[Records from a collection]
>>>

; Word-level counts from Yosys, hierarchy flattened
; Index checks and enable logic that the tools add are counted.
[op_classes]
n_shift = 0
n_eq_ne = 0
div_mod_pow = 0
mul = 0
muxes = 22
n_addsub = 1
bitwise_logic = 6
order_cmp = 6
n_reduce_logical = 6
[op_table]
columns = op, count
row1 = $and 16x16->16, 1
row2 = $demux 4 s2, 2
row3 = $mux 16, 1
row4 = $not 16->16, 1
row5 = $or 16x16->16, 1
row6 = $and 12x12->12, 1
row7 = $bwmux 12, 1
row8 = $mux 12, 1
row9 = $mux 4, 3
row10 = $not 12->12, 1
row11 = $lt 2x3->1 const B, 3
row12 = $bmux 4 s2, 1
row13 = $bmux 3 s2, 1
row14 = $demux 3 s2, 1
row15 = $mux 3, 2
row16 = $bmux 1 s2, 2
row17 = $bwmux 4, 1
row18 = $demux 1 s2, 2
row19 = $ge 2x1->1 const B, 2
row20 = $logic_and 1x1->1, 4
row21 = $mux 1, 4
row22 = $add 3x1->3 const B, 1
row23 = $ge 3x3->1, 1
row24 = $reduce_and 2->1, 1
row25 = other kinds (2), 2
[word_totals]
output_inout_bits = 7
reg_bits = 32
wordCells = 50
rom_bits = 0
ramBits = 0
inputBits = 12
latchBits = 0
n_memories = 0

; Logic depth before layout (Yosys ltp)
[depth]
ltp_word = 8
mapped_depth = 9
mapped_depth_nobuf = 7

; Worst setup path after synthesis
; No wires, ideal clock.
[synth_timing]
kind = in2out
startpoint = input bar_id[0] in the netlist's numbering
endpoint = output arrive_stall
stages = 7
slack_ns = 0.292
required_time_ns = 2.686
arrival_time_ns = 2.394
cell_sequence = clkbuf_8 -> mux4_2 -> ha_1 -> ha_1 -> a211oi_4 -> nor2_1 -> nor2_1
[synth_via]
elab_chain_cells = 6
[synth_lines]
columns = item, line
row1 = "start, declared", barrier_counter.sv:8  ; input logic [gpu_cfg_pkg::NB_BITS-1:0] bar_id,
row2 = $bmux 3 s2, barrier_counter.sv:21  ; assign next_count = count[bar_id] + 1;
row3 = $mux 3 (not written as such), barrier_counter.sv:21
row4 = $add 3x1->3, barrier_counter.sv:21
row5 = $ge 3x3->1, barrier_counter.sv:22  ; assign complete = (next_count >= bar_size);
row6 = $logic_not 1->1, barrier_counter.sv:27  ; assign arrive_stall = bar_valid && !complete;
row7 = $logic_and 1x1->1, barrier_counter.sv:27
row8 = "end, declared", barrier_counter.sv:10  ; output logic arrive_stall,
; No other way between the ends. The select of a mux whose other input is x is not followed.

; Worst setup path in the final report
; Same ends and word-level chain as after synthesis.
File: src/design/gpu_cfg_pkg.sv
package gpu_cfg_pkg;

    // Core sizes
    localparam int NUM_WARPS    = 4;
    localparam int NUM_THREADS  = 4;
    localparam int NW_BITS      = $clog2(NUM_WARPS);
    localparam int NT_BITS      = $clog2(NUM_THREADS);
    localparam int XLEN         = 32;
    localparam int NUM_BARRIERS = 4;
    localparam int NB_BITS      = $clog2(NUM_BARRIERS);

    // One extra pointer bit so a full stack can be counted
    localparam int DV_STACK_SIZE  = 4;
    localparam int DV_STACK_SIZEW = $clog2(DV_STACK_SIZE) + 1;

    // Barrier sizes and arrival counts reach NUM_WARPS
    localparam int BAR_SIZE_W = NW_BITS + 1;

    localparam logic [XLEN-1:0] START_PC = 32'h8000_0000;

endpackage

<<<

TASK DESCRIPTION =
In the records above, find each line with the string "other" and list it.

TASK SOLUTION =
row25 = other kinds (2), 2
; No other way between the ends. The select of a mux whose other input is x is not followed.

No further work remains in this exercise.